Your assignment: Those lines of the material below that fall between its first line and the line with "floorplanning,die_y,175.4,µm", both included, are to be repeated exactly.

Input data:

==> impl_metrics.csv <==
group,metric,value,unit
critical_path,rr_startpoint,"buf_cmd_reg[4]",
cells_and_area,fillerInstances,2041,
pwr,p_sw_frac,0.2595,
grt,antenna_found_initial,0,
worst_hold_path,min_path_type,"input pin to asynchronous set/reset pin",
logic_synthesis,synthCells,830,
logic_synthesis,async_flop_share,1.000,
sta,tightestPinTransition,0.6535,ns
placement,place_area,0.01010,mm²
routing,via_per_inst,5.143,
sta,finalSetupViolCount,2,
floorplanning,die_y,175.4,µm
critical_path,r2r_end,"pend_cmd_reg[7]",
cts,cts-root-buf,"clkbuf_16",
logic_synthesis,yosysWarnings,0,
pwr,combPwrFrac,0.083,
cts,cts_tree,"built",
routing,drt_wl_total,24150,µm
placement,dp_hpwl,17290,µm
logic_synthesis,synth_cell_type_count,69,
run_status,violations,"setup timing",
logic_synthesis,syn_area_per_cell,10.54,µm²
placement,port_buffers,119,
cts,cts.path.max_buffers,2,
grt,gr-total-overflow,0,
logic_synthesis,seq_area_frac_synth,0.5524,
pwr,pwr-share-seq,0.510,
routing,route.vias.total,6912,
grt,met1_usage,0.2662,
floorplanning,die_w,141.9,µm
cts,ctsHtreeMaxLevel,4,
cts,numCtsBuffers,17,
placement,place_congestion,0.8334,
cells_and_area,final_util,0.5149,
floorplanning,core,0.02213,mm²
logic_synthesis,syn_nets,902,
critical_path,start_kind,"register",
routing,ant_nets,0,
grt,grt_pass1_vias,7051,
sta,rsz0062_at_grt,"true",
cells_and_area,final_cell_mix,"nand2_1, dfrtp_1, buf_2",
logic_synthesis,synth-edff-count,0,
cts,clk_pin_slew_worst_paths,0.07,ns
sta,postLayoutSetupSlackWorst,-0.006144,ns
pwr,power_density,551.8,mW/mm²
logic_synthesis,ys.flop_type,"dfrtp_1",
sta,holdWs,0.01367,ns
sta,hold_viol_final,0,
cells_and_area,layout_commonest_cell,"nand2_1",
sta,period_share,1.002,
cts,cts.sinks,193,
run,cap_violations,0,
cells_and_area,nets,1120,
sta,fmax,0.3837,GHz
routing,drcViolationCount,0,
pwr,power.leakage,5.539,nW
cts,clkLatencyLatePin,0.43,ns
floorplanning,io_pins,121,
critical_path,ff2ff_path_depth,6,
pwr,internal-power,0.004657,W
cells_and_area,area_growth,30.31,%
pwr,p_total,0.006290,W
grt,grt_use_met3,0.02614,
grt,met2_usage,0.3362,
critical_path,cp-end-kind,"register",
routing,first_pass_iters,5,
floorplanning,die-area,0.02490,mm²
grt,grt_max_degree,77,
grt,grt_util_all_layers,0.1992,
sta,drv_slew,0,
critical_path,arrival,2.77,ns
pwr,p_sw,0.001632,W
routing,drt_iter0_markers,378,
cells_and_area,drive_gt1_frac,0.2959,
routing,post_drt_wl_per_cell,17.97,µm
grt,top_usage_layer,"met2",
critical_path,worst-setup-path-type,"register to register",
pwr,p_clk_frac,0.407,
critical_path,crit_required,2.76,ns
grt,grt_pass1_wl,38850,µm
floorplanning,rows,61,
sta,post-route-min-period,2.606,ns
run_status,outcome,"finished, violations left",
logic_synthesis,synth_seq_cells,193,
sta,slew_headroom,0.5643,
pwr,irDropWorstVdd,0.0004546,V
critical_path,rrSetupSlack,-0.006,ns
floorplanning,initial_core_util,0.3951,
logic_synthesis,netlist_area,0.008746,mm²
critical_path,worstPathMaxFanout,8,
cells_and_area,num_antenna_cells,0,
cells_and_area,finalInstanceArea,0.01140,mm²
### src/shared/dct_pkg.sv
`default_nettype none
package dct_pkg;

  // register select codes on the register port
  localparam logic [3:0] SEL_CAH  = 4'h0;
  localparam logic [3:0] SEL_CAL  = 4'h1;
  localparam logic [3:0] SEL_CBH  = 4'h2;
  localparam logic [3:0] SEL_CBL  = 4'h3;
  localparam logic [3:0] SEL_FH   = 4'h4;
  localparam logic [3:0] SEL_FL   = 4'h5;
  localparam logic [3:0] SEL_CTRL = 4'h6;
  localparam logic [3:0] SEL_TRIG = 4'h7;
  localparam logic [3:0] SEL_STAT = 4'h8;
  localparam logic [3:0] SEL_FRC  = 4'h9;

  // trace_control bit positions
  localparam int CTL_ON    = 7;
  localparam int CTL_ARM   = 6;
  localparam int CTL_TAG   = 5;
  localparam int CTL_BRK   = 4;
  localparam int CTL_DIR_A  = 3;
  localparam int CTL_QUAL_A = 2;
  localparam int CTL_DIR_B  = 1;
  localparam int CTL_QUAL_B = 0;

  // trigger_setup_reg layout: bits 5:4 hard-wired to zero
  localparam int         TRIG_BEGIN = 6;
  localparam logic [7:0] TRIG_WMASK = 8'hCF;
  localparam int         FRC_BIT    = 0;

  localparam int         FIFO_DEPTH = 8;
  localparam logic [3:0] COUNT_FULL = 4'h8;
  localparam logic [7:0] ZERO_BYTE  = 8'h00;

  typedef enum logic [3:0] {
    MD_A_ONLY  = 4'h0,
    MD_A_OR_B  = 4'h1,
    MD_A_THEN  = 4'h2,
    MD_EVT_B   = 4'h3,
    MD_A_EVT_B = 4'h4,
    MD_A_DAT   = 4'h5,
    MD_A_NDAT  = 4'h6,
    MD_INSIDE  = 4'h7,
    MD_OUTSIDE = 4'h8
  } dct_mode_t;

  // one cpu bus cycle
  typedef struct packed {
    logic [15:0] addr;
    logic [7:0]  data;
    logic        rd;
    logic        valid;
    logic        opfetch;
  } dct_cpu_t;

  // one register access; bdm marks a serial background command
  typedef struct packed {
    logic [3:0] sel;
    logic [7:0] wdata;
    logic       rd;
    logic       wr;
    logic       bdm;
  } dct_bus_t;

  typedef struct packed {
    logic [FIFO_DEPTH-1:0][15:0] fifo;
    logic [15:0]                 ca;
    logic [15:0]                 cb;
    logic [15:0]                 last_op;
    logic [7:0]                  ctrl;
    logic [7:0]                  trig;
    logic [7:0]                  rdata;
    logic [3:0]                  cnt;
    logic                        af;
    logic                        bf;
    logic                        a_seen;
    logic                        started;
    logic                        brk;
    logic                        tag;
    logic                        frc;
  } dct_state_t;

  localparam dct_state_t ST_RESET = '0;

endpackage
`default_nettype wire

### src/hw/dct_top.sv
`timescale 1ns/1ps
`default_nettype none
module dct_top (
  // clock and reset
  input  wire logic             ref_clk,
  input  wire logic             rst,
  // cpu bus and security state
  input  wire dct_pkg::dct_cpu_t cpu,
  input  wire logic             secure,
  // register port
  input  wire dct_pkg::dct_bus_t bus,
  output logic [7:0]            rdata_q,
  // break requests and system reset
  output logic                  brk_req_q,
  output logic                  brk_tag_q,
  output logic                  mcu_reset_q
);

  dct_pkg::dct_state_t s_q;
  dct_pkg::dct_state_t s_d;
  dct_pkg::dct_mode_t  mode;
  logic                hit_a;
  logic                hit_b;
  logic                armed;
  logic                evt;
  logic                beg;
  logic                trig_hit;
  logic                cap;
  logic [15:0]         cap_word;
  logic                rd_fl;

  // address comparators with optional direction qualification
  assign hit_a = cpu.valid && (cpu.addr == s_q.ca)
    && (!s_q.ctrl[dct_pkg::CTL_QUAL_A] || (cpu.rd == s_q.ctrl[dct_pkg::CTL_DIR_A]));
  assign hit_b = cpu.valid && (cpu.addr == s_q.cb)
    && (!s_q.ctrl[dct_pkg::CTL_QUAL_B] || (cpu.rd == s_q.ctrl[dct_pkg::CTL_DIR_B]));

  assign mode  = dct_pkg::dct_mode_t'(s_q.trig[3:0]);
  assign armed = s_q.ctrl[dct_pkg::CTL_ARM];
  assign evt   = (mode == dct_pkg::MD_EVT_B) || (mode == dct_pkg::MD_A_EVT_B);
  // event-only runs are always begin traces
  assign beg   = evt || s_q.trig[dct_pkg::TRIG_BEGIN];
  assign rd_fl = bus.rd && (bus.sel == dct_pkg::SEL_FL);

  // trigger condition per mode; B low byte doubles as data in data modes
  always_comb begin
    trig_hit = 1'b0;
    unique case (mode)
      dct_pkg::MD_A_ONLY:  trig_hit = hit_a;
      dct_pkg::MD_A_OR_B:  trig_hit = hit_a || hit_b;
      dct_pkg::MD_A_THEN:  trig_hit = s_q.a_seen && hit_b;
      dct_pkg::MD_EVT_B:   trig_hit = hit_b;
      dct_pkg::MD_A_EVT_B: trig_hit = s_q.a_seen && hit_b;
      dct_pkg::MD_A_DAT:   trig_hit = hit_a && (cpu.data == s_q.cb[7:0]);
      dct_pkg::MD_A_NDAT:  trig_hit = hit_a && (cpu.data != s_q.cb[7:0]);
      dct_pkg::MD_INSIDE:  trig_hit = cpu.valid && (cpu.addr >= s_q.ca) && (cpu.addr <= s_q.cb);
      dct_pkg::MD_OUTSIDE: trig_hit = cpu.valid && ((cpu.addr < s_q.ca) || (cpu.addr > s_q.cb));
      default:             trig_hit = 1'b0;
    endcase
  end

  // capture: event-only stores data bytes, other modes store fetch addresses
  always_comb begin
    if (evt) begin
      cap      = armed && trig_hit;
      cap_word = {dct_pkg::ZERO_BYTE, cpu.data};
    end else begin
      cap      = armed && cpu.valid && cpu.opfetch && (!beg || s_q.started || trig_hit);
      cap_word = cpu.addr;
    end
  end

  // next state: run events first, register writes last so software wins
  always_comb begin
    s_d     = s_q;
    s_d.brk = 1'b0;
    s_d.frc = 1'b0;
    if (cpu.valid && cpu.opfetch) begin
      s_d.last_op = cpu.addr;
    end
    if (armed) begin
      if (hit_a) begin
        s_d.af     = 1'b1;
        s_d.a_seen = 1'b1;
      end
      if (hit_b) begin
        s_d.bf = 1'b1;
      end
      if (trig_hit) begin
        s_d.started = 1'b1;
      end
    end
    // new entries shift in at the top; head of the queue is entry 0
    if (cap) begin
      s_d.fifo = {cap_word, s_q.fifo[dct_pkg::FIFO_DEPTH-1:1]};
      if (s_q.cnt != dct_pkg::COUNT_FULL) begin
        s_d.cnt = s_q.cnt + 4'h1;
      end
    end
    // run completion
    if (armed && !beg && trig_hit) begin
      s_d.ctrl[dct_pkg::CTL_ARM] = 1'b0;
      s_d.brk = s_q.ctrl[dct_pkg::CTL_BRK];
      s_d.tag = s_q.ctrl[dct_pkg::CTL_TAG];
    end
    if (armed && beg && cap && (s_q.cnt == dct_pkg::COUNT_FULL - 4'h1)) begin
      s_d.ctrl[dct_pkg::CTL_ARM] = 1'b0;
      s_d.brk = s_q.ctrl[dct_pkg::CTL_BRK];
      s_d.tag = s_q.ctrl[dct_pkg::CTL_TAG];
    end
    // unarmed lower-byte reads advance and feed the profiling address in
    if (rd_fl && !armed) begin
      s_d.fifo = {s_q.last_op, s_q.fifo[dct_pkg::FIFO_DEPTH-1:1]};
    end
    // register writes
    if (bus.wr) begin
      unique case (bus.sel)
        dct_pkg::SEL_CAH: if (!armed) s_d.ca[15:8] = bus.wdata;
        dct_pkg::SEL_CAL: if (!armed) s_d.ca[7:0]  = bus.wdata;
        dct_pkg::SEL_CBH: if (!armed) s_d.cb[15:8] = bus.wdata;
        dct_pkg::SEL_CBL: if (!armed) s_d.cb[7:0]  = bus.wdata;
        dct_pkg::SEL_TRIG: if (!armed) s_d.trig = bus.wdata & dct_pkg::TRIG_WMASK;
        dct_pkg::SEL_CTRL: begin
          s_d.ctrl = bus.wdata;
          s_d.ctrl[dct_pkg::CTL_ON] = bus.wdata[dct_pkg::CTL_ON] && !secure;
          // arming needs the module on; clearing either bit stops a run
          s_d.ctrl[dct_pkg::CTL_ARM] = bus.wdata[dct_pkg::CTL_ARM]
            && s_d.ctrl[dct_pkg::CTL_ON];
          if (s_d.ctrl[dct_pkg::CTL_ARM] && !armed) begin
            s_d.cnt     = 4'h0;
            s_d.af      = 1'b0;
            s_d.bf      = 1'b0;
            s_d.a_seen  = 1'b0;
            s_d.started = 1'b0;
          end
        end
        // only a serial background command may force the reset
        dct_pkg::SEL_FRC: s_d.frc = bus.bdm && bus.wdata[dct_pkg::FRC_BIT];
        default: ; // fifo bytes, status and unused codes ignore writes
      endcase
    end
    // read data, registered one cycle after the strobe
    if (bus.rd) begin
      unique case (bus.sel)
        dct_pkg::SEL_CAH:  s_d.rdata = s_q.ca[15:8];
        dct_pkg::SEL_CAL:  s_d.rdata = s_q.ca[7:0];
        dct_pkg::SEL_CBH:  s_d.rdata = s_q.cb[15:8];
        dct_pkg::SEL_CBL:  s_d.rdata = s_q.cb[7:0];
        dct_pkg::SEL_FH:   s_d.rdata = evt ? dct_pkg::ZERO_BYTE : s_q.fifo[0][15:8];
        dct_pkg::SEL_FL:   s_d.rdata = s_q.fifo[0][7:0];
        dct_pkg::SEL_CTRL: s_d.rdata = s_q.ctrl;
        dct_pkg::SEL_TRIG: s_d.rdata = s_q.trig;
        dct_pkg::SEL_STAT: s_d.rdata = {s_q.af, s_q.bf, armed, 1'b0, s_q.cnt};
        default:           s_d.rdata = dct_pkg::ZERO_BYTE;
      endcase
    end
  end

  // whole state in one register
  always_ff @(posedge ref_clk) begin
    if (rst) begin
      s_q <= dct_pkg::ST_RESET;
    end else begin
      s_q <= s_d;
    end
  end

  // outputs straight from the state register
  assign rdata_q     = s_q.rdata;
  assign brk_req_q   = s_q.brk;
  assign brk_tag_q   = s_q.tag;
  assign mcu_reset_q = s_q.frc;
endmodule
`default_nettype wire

Solution for this problem:
==> impl_metrics.csv <==
group,metric,value,unit
critical_path,rr_startpoint,"buf_cmd_reg[4]",
cells_and_area,fillerInstances,2041,
pwr,p_sw_frac,0.2595,
grt,antenna_found_initial,0,
worst_hold_path,min_path_type,"input pin to asynchronous set/reset pin",
logic_synthesis,synthCells,830,
logic_synthesis,async_flop_share,1.000,
sta,tightestPinTransition,0.6535,ns
placement,place_area,0.01010,mm²
routing,via_per_inst,5.143,
sta,finalSetupViolCount,2,
floorplanning,die_y,175.4,µm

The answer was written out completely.